Technology – is it an opportunity or an inhibitor? Mike McGee says you need to think carefully before you splash out.

Sci-fi author Douglas Adams once quipped: “We are stuck with technology when what we really want is just stuff that works.”

At this year’s Better Wholesaling Summit, there was a thought-provoking session on technology. The main driver for this was that there is a lot of technology out there and wholesalers should be getting on board. In particular, the panel Q&A concentrated on the things that might be deterring operators from investing more extensively in technology.

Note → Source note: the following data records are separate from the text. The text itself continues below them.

$ cat config.mk
export PLATFORM = sky130hd
export DESIGN_NAME = sps_timing_ctrl
export DESIGN_NICKNAME = d
export VERILOG_FILES = /design/src/design/sps_tick_div.v /design/src/design/sps_timer.v /design/src/design/sps_timing_ctrl.v
export VERILOG_INCLUDE_DIRS = /design/src /design/src/shared
export SDC_FILE = /design/constraint.sdc
export NUM_CORES = 1
export LEC_CHECK = 0
export ABC_AREA = 1
export BUFFER_PORTS_ARGS = -buffer_cell sky130_fd_sc_hd__buf_2
export CAP_MARGIN = 20
export CORE_MARGIN = 2
export CORE_UTILIZATION = 60
export DETAILED_ROUTE_END_ITERATION = 10
export GPL_ROUTABILITY_DRIVEN = 0
export PLACE_DENSITY_LB_ADDON = 0.25
export SLEW_MARGIN = 30
export SYNTH_ARGS = -nofsm -noshare
export SYNTH_HDL_FRONTEND = slang
export SYNTH_SLANG_ARGS = --single-unit
$ cat constraint.sdc
create_clock -name clock_i -period 2.3 [get_ports clock_i]
set_clock_uncertainty 0.2 [all_clocks]
set_input_delay 0.46 -clock clock_i [delete_from_list [all_inputs] [get_ports clock_i]]
set_output_delay 0.46 -clock clock_i [all_outputs]
set_load 0.02 [all_outputs]
$ cat src/shared/sps_defs.vh
`ifndef SPS_DEFS_VH
`define SPS_DEFS_VH

// clock and common time base
`define SPS_CLK_NS          10
`define SPS_TICK_US         16
`define SPS_TICK_CYC        ((`SPS_TICK_US * 1000) / `SPS_CLK_NS)
`define SPS_TW              20

// pause timer and external-input timeout
`define SPS_PAUSE_BASE_US   512
`define SPS_PAUSE_BASE_TK   (`SPS_PAUSE_BASE_US / `SPS_TICK_US)
`define SPS_TIMEOUT_MS      500
`define SPS_TIMEOUT_TK      ((`SPS_TIMEOUT_MS * 1000) / `SPS_TICK_US)

// reset release unit 1.024 ms, linear range end
`define SPS_RST_UNIT_US     1024
`define SPS_RST_UNIT_TK     (`SPS_RST_UNIT_US / `SPS_TICK_US)
`define SPS_RST_LIN_MAX     31
`define SPS_RST_MULT        32

// oscillator stabilization times in ms
`define SPS_STAB1_MS        520
`define SPS_STAB2_MS        1000
`define SPS_STAB3_MS        1500
`define SPS_STAB4_MS        2100
`define SPS_STAB5_MS        2600
`define SPS_STAB6_MS        3100
`define SPS_STAB7_MS        3600
`define SPS_MS_TK(ms)       (((ms) * 1000) / `SPS_TICK_US)
`define SPS_OSC_START_FALLS 3

// register offsets
`define SPS_ADDR_STEPS      8'h92
`define SPS_ADDR_PAUSE      8'h97
`define SPS_ADDR_OSC        8'h98
`define SPS_ADDR_RST        8'h99

// reset values
`define SPS_RST_STEPS       8'h00
`define SPS_RST_PAUSE       8'h00
`define SPS_RST_OSC         8'h00
`define SPS_RST_RSTREG      8'h00

// step register fields
`define SPS_F_CLKSTEP       7:4
`define SPS_F_PAUSESTEP     3:0
// pause register fields
`define SPS_F_DIR           7:6
`define SPS_B_TIMEOUT       5
`define SPS_B_MODE          4
`define SPS_F_PTIME         3:0
// oscillator register fields
`define SPS_B_OUTEN         7
`define SPS_B_RTCGATE       6
`define SPS_B_OUTGATE       5
`define SPS_B_DLYMODE       4
`define SPS_B_CRYSTAL       3
`define SPS_F_STAB          2:0
// reset register fields
`define SPS_F_EVENT         7:6
`define SPS_F_RTIME         5:0

// reset start events
`define SPS_EV_WAKE         2'h0
`define SPS_EV_SYS          2'h1
`define SPS_EV_PWR          2'h2
`define SPS_EV_RSTEXIT      2'h3

`endif

$ cat src/design/sps_tick_div.v
`timescale 1ns/1ps
`default_nettype none
module sps_tick_div #(
	parameter DIV = 1600
) (
	// clock and reset
	input  wire        clock_i,
	input  wire        rst_b_i,
	// control
	input  wire        restart_i,
	output reg         tick_o
);
	reg [15:0] cnt;

	// restart aligns the first tick to a full period after a load
	always @(posedge clock_i) begin
		if (!rst_b_i || restart_i) begin
			cnt    <= 16'h0000;
			tick_o <= 1'b0;
		end else if (cnt == DIV[15:0] - 16'h0001) begin
			cnt    <= 16'h0000;
			tick_o <= 1'b1;
		end else begin
			cnt    <= cnt + 16'h0001;
			tick_o <= 1'b0;
		end
	end
endmodule // sps_tick_div
`default_nettype wire

$ cat src/design/sps_timer.v
`timescale 1ns/1ps
`default_nettype none
`include "sps_defs.vh"
module sps_timer (
	// clock and reset
	input  wire               clock_i,
	input  wire               rst_b_i,
	// control
	input  wire               load_i,
	input  wire               stop_i,
	input  wire [`SPS_TW-1:0] len_i,
	input  wire               tick_i,
	// status
	output wire               busy_o,
	output reg                done_o
);
	reg [`SPS_TW-1:0] remain;

	assign busy_o = (remain != {`SPS_TW{1'b0}});

	always @(posedge clock_i) begin
		if (!rst_b_i || stop_i) begin
			remain <= {`SPS_TW{1'b0}};
			done_o <= 1'b0;
		end else if (load_i) begin
			remain <= len_i;
			done_o <= 1'b0;
		end else if (tick_i && busy_o) begin
			remain <= remain - {{(`SPS_TW-1){1'b0}}, 1'b1};
			done_o <= (remain == {{(`SPS_TW-1){1'b0}}, 1'b1});
		end else begin
			done_o <= 1'b0;
		end
	end
endmodule // sps_timer
`default_nettype wire

$ cat src/design/sps_timing_ctrl.v
// Functional notes
// RULE1 - direction field: never, up only, down only, or both directions
// RULE2 - mode clear: hold at pause step until sync input is active
// RULE3 - mode set: start internal timer at pause step, hold until expiry
// RULE4 - timeout bit limits external wait to 500 ms; ignored in timer mode
// RULE5 - pause time doubles per code from 512 us up to 8.4 s
// RULE6 - pause code zero adds no delay beyond normal slot time
// RULE7 - output enable bit drives slow clock onto outputs, possibly delayed
// RULE8 - counter gating withholds crystal clock from counter until stable
// RULE9 - output gating withholds crystal clock from outputs until stable
// RULE10 - stabilization start: third falling edge, or oscillator switch-on
// RULE11 - crystal-present bit loaded from backup domain at core reset
// RULE12 - stabilization code: 000 none, then about 0.5 s steps to 3.6 s
// RULE13 - event select: wake, system up, power up, or leaving reset mode
// RULE14 - reset timer zero releases system reset right after the event
// RULE15 - reset timer 1 to 31 delays by value times 1.024 ms
// RULE16 - reset timer 32 to 63 delays 1.024 ms times 32 times (value-31)
// RULE17 - pause acts at the step held in the pause step field
// RULE18 - slow clocks are enabled at the step held in clock step field
// RULE19 - once pause condition is met the sequencer moves to next slot
// RULE20 - host must drive sync input active, else stall without timeout
`timescale 1ns/1ps
`default_nettype none
`include "sps_defs.vh"
module sps_timing_ctrl #(
	parameter TICK_CYC = `SPS_TICK_CYC
) (
	// clock and reset
	input  wire       clock_i,
	input  wire       rst_b_i,
	// register port
	input  wire [7:0] reg_addr_i,
	input  wire       reg_wr_i,
	input  wire       reg_rd_i,
	input  wire [7:0] reg_wdata_i,
	output reg  [7:0] reg_rdata_o,
	// sequencer
	input  wire       seq_step_start_i,
	input  wire [3:0] seq_step_i,
	input  wire       seq_dir_up_i,
	output reg        seq_hold_o,
	// host side
	input  wire       sync_input_pin_i,
	output reg        system_reset_n_o,
	// reset release events
	input  wire       external_wake_event_i,
	input  wire       system_domain_up_i,
	input  wire       power_domain_up_i,
	input  wire       reset_mode_exit_i,
	input  wire       reset_mode_enter_i,
	// oscillator
	input  wire       backup_crystal_i,
	input  wire       osc_on_i,
	input  wire       osc_clk_i,
	output reg        rtc_clock_o,
	output reg        slow_clock_output_o
);
	localparam P_IDLE  = 2'd0;
	localparam P_TIMER = 2'd1;
	localparam P_EXT   = 2'd2;

	reg  [7:0]         steps_reg, pause_reg, osc_reg, rst_reg;
	reg  [1:0]         pstate, next_pstate, falls;
	reg                crystal_pending, clk_step_reached;
	reg                stab_expired, rst_pending;
	reg                next_hold, p_load, stab_load, ev_hit;
	reg                osc_on_q, osc_clk_q;
	reg  [`SPS_TW-1:0] p_len, stab_len, r_len;
	reg  [31:0]        stab_ticks;
	wire               p_tick, s_tick, r_tick;
	wire               p_done, s_done, r_done;
	wire               r_load, dir_ok, at_pause, stab_ok;
	wire [31:0]        p_ticks, to_ticks, r_ticks;
	wire [5:0]         rtime;

	// register writes; crystal bit fetched once after reset release
	always @(posedge clock_i) begin
		if (!rst_b_i) begin
			steps_reg       <= `SPS_RST_STEPS;
			pause_reg       <= `SPS_RST_PAUSE;
			osc_reg         <= `SPS_RST_OSC;
			rst_reg         <= `SPS_RST_RSTREG;
			crystal_pending <= 1'b1;
		end else begin
			crystal_pending <= 1'b0;
			if (reg_wr_i && reg_addr_i == `SPS_ADDR_STEPS) begin
				steps_reg <= reg_wdata_i;
			end
			if (reg_wr_i && reg_addr_i == `SPS_ADDR_PAUSE) begin
				pause_reg <= reg_wdata_i;
			end
			if (reg_wr_i && reg_addr_i == `SPS_ADDR_OSC) begin
				osc_reg <= reg_wdata_i;
			end
			if (crystal_pending) begin
				osc_reg[`SPS_B_CRYSTAL] <= backup_crystal_i; // RULE11
			end
			if (reg_wr_i && reg_addr_i == `SPS_ADDR_RST) begin
				rst_reg <= reg_wdata_i;
			end
		end
	end

	// unmapped addresses read as zero
	always @(posedge clock_i) begin
		if (!rst_b_i) begin
			reg_rdata_o <= 8'h00;
		end else if (reg_rd_i) begin
			case (reg_addr_i)
				`SPS_ADDR_STEPS: reg_rdata_o <= steps_reg;
				`SPS_ADDR_PAUSE: reg_rdata_o <= pause_reg;
				`SPS_ADDR_OSC:   reg_rdata_o <= osc_reg;
				`SPS_ADDR_RST:   reg_rdata_o <= rst_reg;
				default:         reg_rdata_o <= 8'h00;
			endcase
		end
	end

	// pause step
	assign dir_ok = seq_dir_up_i ? pause_reg[6] : pause_reg[7]; // RULE1
	assign at_pause = seq_step_start_i && dir_ok &&
		(seq_step_i == steps_reg[`SPS_F_PAUSESTEP]); // RULE17
	assign p_ticks = `SPS_PAUSE_BASE_TK <<
		(pause_reg[`SPS_F_PTIME] - 4'h1); // RULE5
	assign to_ticks = `SPS_TIMEOUT_TK; // RULE4

	always @* begin
		next_pstate = pstate;
		next_hold   = seq_hold_o;
		p_load      = 1'b0;
		p_len       = p_ticks[`SPS_TW-1:0];
		case (pstate)
			P_IDLE: begin
				if (at_pause && pause_reg[`SPS_B_MODE]) begin
					// code zero: ordinary slot time only
					if (pause_reg[`SPS_F_PTIME] != 4'h0) begin // RULE6
						next_pstate = P_TIMER; // RULE3
						next_hold   = 1'b1;
						p_load      = 1'b1;
					end
				end else if (at_pause && !sync_input_pin_i) begin
					next_pstate = P_EXT; // RULE2
					next_hold   = 1'b1;
					p_load      = pause_reg[`SPS_B_TIMEOUT]; // RULE4
					p_len       = to_ticks[`SPS_TW-1:0];
				end
			end
			P_TIMER: begin
				if (p_done) begin
					next_pstate = P_IDLE; // RULE19
					next_hold   = 1'b0;
				end
			end
			P_EXT: begin
				// without timeout this waits on the host forever
				if (sync_input_pin_i || p_done) begin // RULE20
					next_pstate = P_IDLE; // RULE19
					next_hold   = 1'b0;
				end
			end
			default: begin
				next_pstate = P_IDLE;
				next_hold   = 1'b0;
			end
		endcase
	end

	always @(posedge clock_i) begin
		if (!rst_b_i) begin
			pstate     <= P_IDLE;
			seq_hold_o <= 1'b0;
		end else begin
			pstate     <= next_pstate;
			seq_hold_o <= next_hold;
		end
	end

	sps_tick_div #(.DIV(TICK_CYC)) u_ptick (
		.clock_i   (clock_i),
		.rst_b_i   (rst_b_i),
		.restart_i (p_load),
		.tick_o    (p_tick)
	);

	sps_timer u_ptimer (
		.clock_i (clock_i),
		.rst_b_i (rst_b_i),
		.load_i  (p_load),
		.stop_i  (next_pstate == P_IDLE),
		.len_i   (p_len),
		.tick_i  (p_tick),
		.busy_o  (),
		.done_o  (p_done)
	);

	// oscillator stabilization
	always @* begin
		case (osc_reg[`SPS_F_STAB]) // RULE12
			3'd1:    stab_ticks = `SPS_MS_TK(`SPS_STAB1_MS);
			3'd2:    stab_ticks = `SPS_MS_TK(`SPS_STAB2_MS);
			3'd3:    stab_ticks = `SPS_MS_TK(`SPS_STAB3_MS);
			3'd4:    stab_ticks = `SPS_MS_TK(`SPS_STAB4_MS);
			3'd5:    stab_ticks = `SPS_MS_TK(`SPS_STAB5_MS);
			3'd6:    stab_ticks = `SPS_MS_TK(`SPS_STAB6_MS);
			3'd7:    stab_ticks = `SPS_MS_TK(`SPS_STAB7_MS);
			default: stab_ticks = 32'h0000_0000;
		endcase
		stab_len = stab_ticks[`SPS_TW-1:0];
	end

	always @* begin
		if (osc_reg[`SPS_B_DLYMODE]) begin
			stab_load = osc_on_i && !osc_on_q; // RULE10
		end else begin
			stab_load = osc_on_i && osc_clk_q && !osc_clk_i &&
				(falls == `SPS_OSC_START_FALLS - 1); // RULE10
		end
	end

	always @(posedge clock_i) begin
		if (!rst_b_i) begin
			osc_on_q     <= 1'b0;
			osc_clk_q    <= 1'b0;
			falls        <= 2'd0;
			stab_expired <= 1'b0;
		end else begin
			osc_on_q  <= osc_on_i;
			osc_clk_q <= osc_clk_i;
			if (!osc_on_i) begin
				falls        <= 2'd0;
				stab_expired <= 1'b0;
			end else begin
				// saturate so a late mode change cannot restart
				if (osc_clk_q && !osc_clk_i && falls != 2'd3) begin
					falls <= falls + 2'd1;
				end
				if (s_done) begin
					stab_expired <= 1'b1;
				end
			end
		end
	end

	assign stab_ok = osc_on_i && (stab_expired ||
		osc_reg[`SPS_F_STAB] == 3'd0); // RULE12

	sps_tick_div #(.DIV(TICK_CYC)) u_stick (
		.clock_i   (clock_i),
		.rst_b_i   (rst_b_i),
		.restart_i (stab_load),
		.tick_o    (s_tick)
	);

	sps_timer u_stimer (
		.clock_i (clock_i),
		.rst_b_i (rst_b_i),
		.load_i  (stab_load),
		.stop_i  (!osc_on_i),
		.len_i   (stab_len),
		.tick_i  (s_tick),
		.busy_o  (),
		.done_o  (s_done)
	);

	// slow clock distribution, one cycle behind the oscillator
	always @(posedge clock_i) begin
		if (!rst_b_i) begin
			clk_step_reached    <= 1'b0;
			rtc_clock_o         <= 1'b0;
			slow_clock_output_o <= 1'b0;
		end else begin
			if (seq_step_start_i &&
				seq_step_i == steps_reg[`SPS_F_CLKSTEP]) begin
				clk_step_reached <= seq_dir_up_i; // RULE18
			end
			rtc_clock_o <= clk_step_reached && osc_clk_i &&
				(!osc_reg[`SPS_B_RTCGATE] || stab_ok); // RULE8
			slow_clock_output_o <= clk_step_reached && osc_clk_i &&
				osc_reg[`SPS_B_OUTEN] && // RULE7
				(!osc_reg[`SPS_B_OUTGATE] || stab_ok); // RULE9
		end
	end

	// reset release timer
	assign rtime = rst_reg[`SPS_F_RTIME];
	assign r_ticks = (rtime <= `SPS_RST_LIN_MAX) ?
		`SPS_RST_UNIT_TK * rtime : // RULE15
		`SPS_RST_UNIT_TK * `SPS_RST_MULT *
		(rtime - `SPS_RST_LIN_MAX); // RULE16
	always @* begin
		r_len = r_ticks[`SPS_TW-1:0];
		case (rst_reg[`SPS_F_EVENT]) // RULE13
			`SPS_EV_WAKE:    ev_hit = external_wake_event_i;
			`SPS_EV_SYS:     ev_hit = system_domain_up_i;
			`SPS_EV_PWR:     ev_hit = power_domain_up_i;
			`SPS_EV_RSTEXIT: ev_hit = reset_mode_exit_i;
			default:         ev_hit = 1'b0;
		endcase
	end
	assign r_load = ev_hit && !system_reset_n_o && !reset_mode_enter_i;

	always @(posedge clock_i) begin
		if (!rst_b_i) begin
			system_reset_n_o <= 1'b0;
			rst_pending      <= 1'b0;
		end else if (reset_mode_enter_i) begin
			system_reset_n_o <= 1'b0;
			rst_pending      <= 1'b0;
		end else if (r_load && rtime == 6'h00) begin
			system_reset_n_o <= 1'b1; // RULE14
		end else if (r_load) begin
			rst_pending <= 1'b1;
		end else if (rst_pending && r_done) begin
			rst_pending      <= 1'b0;
			system_reset_n_o <= 1'b1; // RULE15
		end
	end

	sps_tick_div #(.DIV(TICK_CYC)) u_rtick (
		.clock_i   (clock_i),
		.rst_b_i   (rst_b_i),
		.restart_i (r_load),
		.tick_o    (r_tick)
	);

	sps_timer u_rtimer (
		.clock_i (clock_i),
		.rst_b_i (rst_b_i),
		.load_i  (r_load),
		.stop_i  (reset_mode_enter_i),
		.len_i   (r_len),
		.tick_i  (r_tick),
		.busy_o  (),
		.done_o  (r_done)
	);
endmodule // sps_timing_ctrl
`default_nettype wire

==> impl_metrics.json, run 1 <==
{
  "drt-total-wl_um": 23060,
  "setup_violations": 0,
  "worst-r2r-cell-count": 12,
  "top_regs": "u_ptimer.remain: 20 flops, u_rtimer.remain: 20 flops, u_stimer.remain: 20 flops",
  "first_pass_iters": 5,
  "maxCapViolCount": 0,
  "cts_buffers": 17,
  "async_flop_share_pct": 0,
  "die_x_um": 127.4,
  "layout_commonest_cell": "sky130_fd_sc_hd__nand2_1",
  "timing_worst_slew_pin_value_ps": 490.1,
  "ctsHtreeMaxLevel": 4,
  "chipHeight_um": 127.4,
  "fin_setup_tns_ps": 0,
  "row_count": 45,
  "mappedNetlistArea_um2": 9134,
  "hold_path.class": "primary input to flop",
  "clk_pin_slew_worst_paths_ps": 70,
  "critical_path.top_delay_family": "simple AND/OR/NAND/NOR gates",
  "critical-path-top-cell-by-count": "sky130_fd_sc_hd__nor2_1",
  "sequential_fraction_of_the_synthesis_area_pct": 36.82,
  "clockBufferDepth": 2,
  "synth_cells": 1364,
  "drive_gt1_share_pct": 11.93,
  "worst_r2r_startpoint": "u_ptimer.remain[0]$_SDFFE_PP0P_",
  "viasPerCell": 5.574,
  "tritoncts": "yes",
  "yosys.area.top_type_share_pct": 36.82,
  "first_global_vias": 8387,
  "ys_seq_elements": 168,
  "placeableCoreArea_um2": 15030,
  "die_footprint_um2": 16230,
  "post-cts-setup-buffers": 0,
  "static-leakage-power_nw": 4.577,
  "num_vias": 9131,
  "initial_core_util_pct": 60.76,
  "grt_setup_unrepaired": "false",
  "pin_count_of_the_biggest_net_entering_global_routing": 26,
  "met1_length_um": 10140,
  "ys.warnings.count": 0,
  "outcome": "finished clean",
  "finalWorstPathRequiredPeriod_ps": 2127,
  "finalNetCount": 1488,
  "critical_path_cell_count": 12,
  "antenna_left": 0,
  "synth_enable_flop_cells": 0,
  "drt-initial-drc-count": 793,
  "synth-main-ff-cell": "sky130_fd_sc_hd__dfxtp_1",
  "fmax_mhz": 470.1,
  "pre_cts_ws_ps": 202.2,
  "average_instance_area_after_synthesis_um2": 6.696,
  "post_synth_main_area_contributors": "sky130_fd_sc_hd__dfxtp_1, sky130_fd_sc_hd__nand2_1, sky130_fd_sc_hd__inv_1, sky130_fd_sc_hd__nand3_1, sky130_fd_sc_hd__nor2_1",
  "p_per_area_nw_per_um2": 589.5,
  "synth_top_cell_by_area": "sky130_fd_sc_hd__dfxtp_1",
  "latest_clock_arrival_within_the_worst_skew_pair_ps": 430,
  "maxUsedRoutingLayer": "met4",
  "utilization_pct": 68.44,
  "r2r_setup_slack_ps": 170,
  "fillCellCount": 1299,
  "area_growth_syn_to_layout_pct": 12.64,
  "io_pins": 47,
  "layout_common_cells": "sky130_fd_sc_hd__nand2_1, sky130_fd_sc_hd__inv_1, sky130_fd_sc_hd__dfxtp_1, sky130_fd_sc_hd__nor2_1, sky130_fd_sc_hd__nand3_1",
  "wl_per_cell_um": 14.08,
  "crit_required_ps": 2430,
  "wl_met3_um": 1717,
  "cts_root_buffer": "sky130_fd_sc_hd__clkbuf_16",
  "detailed_place.area_um2": 9716,
  "timing.final.ws_setup_ps": 173.0,
  "cts.sinks": 168,
  "timing_hold_violations_final": 0,
  "grt.total_usage_pct": 29.25,
  "min_period_over_period_pct": 92.48,
  "crit_buf_inv": 2,
  "worst_setup_path_end_kind": "flop",
  "timing.critical_path.from_type": "flop",
  "timing_max_transition_violations_final": 0,
  "antenna_found_initial": 0,
  "timing.critical_path.slowest_stage_cell": "sky130_fd_sc_hd__dfxtp_1",
  "cp_slowest_stage_delay_ps": 360,
  "timing.slew.headroom_pct": 67.23,
  "overflow_left_after_global_routing": 0,
  "post-route-cell-area_um2": 10290,
  "antenna-diode-count": 0,
  "crit_end": "u_ptimer.remain[13]$_SDFFE_PP0P_",
  "global_route_wire_length_before_repair_um": 38720,
  "worst-setup-path-type": "flop to flop",
  "ys_types": 45,
  "crit_path_cell_trace": "inv_1 -> ha_1 -> nand3_1 -> nor2_1 -> nand3_1 -> nand2_2 -> inv_1 -> nand4_1 -> nand2_1 -> nand2_1 -> nor2_1 -> nor2_1",
  "syn-num-nets": 1415,
  "reg2reg_to": "u_ptimer.remain[13]$_SDFFE_PP0P_",
  "routed-wl-met2_um": 10750,
  "timing_startpoint_of_the_critical_path": "u_ptimer.remain[0]$_SDFFE_PP0P_",
  "vdd_ir_drop_max_uv": 572.6,
  "place_hpwl_um": 17250,
  "drc_errors": 0,
  "place.port_buffers": 46,
  "worstPathArrival_ps": 2260,
  "critical_path_peak_fanout": 8
}
-- layout make-up --
class	count	area (um^2)	area share (%)
Multi-Input combinational cell	964	4846	47.10
Clock buffer	21	480.5	4.670
Tap cell	188	235.2	2.286
Timing Repair Buffer	84	515.5	5.010
Clock inverter	11	90.09	0.8756
Inverter	202	758.2	7.370
Sequential cell	168	3363	32.69
-- routing by layer --
metal,GRT usage (%),vias up
met5,0,-
met4,9.696,0
met3,5.946,39
met2,48.16,340
met1,38.55,4111
li1,-,4641
-- cell usage after synthesis, types with 3 or more instances --
library cell	number
sky130_fd_sc_hd__nand2_1	251
sky130_fd_sc_hd__o21ai_0	105
sky130_fd_sc_hd__nand3_2	6
sky130_fd_sc_hd__dfxtp_1	168
sky130_fd_sc_hd__or2_2	6
sky130_fd_sc_hd__o21bai_1	5
sky130_fd_sc_hd__a21oi_1	103
sky130_fd_sc_hd__o211ai_1	6
sky130_fd_sc_hd__inv_2	18
sky130_fd_sc_hd__inv_1	184
sky130_fd_sc_hd__buf_2	6
sky130_fd_sc_hd__nand4_1	31
sky130_fd_sc_hd__nand3_1	133
sky130_fd_sc_hd__nand2_4	3
sky130_fd_sc_hd__xnor2_1	9
sky130_fd_sc_hd__buf_6	5
sky130_fd_sc_hd__nand3b_1	4
sky130_fd_sc_hd__xor2_1	21
sky130_fd_sc_hd__ha_1	16
sky130_fd_sc_hd__o21ai_1	7
sky130_fd_sc_hd__buf_4	3
sky130_fd_sc_hd__nand2_2	8
sky130_fd_sc_hd__nor2_1	156
sky130_fd_sc_hd__nor4_1	10
sky130_fd_sc_hd__nor3b_1	3
sky130_fd_sc_hd__a31oi_1	9
sky130_fd_sc_hd__nor3_1	42
sky130_fd_sc_hd__nor2_2	7
sky130_fd_sc_hd__clkbuf_1	14
-- per-stage QoR --
stage          hold slack [ps]  power (mW)  cells
2_1_floorplan            211.4       3.240   1364
3_3_place_gp             218.8       3.361   1606
3_5_place_dp             230.8       3.367   1606
4_1_cts                  51.92       6.083   1638
5_1_grt                  93.93       6.250   1638
6_report                 57.94       6.065   1638
-- kinds of logic (layout without fill, tap and decap cells) --
group                      count (synthesis)  count (layout)  synth area share [%]
AOI/OAI and AO/OA                        247             247                 14.33
xor gates and xnor gates                  30              30                 2.877
buffers and inverters                    232             318                 10.15
adders and majority gates                 16              16                 2.192
and+or+nand+nor                          671             671                 33.63
DFF                                      168             168                 36.82
-- worst min-delay path by stage --
stage                          startpoint                        end  slack, ps  cells past startpoint
3_3_place_gp   u_stimer.done_o$_SDFF_PP0_  stab_expired$_SDFFE_PN0P_        220                      2
3_5_place_dp   u_stimer.done_o$_SDFF_PP0_  stab_expired$_SDFFE_PN0P_        230                      2
2_1_floorplan  u_stimer.done_o$_SDFF_PP0_  stab_expired$_SDFFE_PN0P_        210                      2
5_1_grt                         osc_clk_i       osc_clk_q$_SDFF_PN0_         90                      3
6_report                        osc_clk_i       osc_clk_q$_SDFF_PN0_         60                      3
4_1_cts                         osc_clk_i       osc_clk_q$_SDFF_PN0_         50                      3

Rather unfashionably, my suggestion was that wholesalers should actually invest less until they get the boring old basics in a straight line – and know what they are investing in, too. Sadly, I have seen rather too many cases of wholesale managers being enthused by a piece of clever technology that captures their imagination, and which is then implemented with little concern for operational considerations and/or its usefulness to customers.

There is a natural temptation to get on the technology bandwagon just because you think you should. The fact of the matter is that if your business is not ready for the changes that result, it could actually set you back rather than miraculously transform your business. For instance, a wholesaler that is poor at customer service could make things worse by introducing a solution that makes them even more faceless to the retailer or caterer. Vital resources could be diverted into launching the package, compounding the issue still further.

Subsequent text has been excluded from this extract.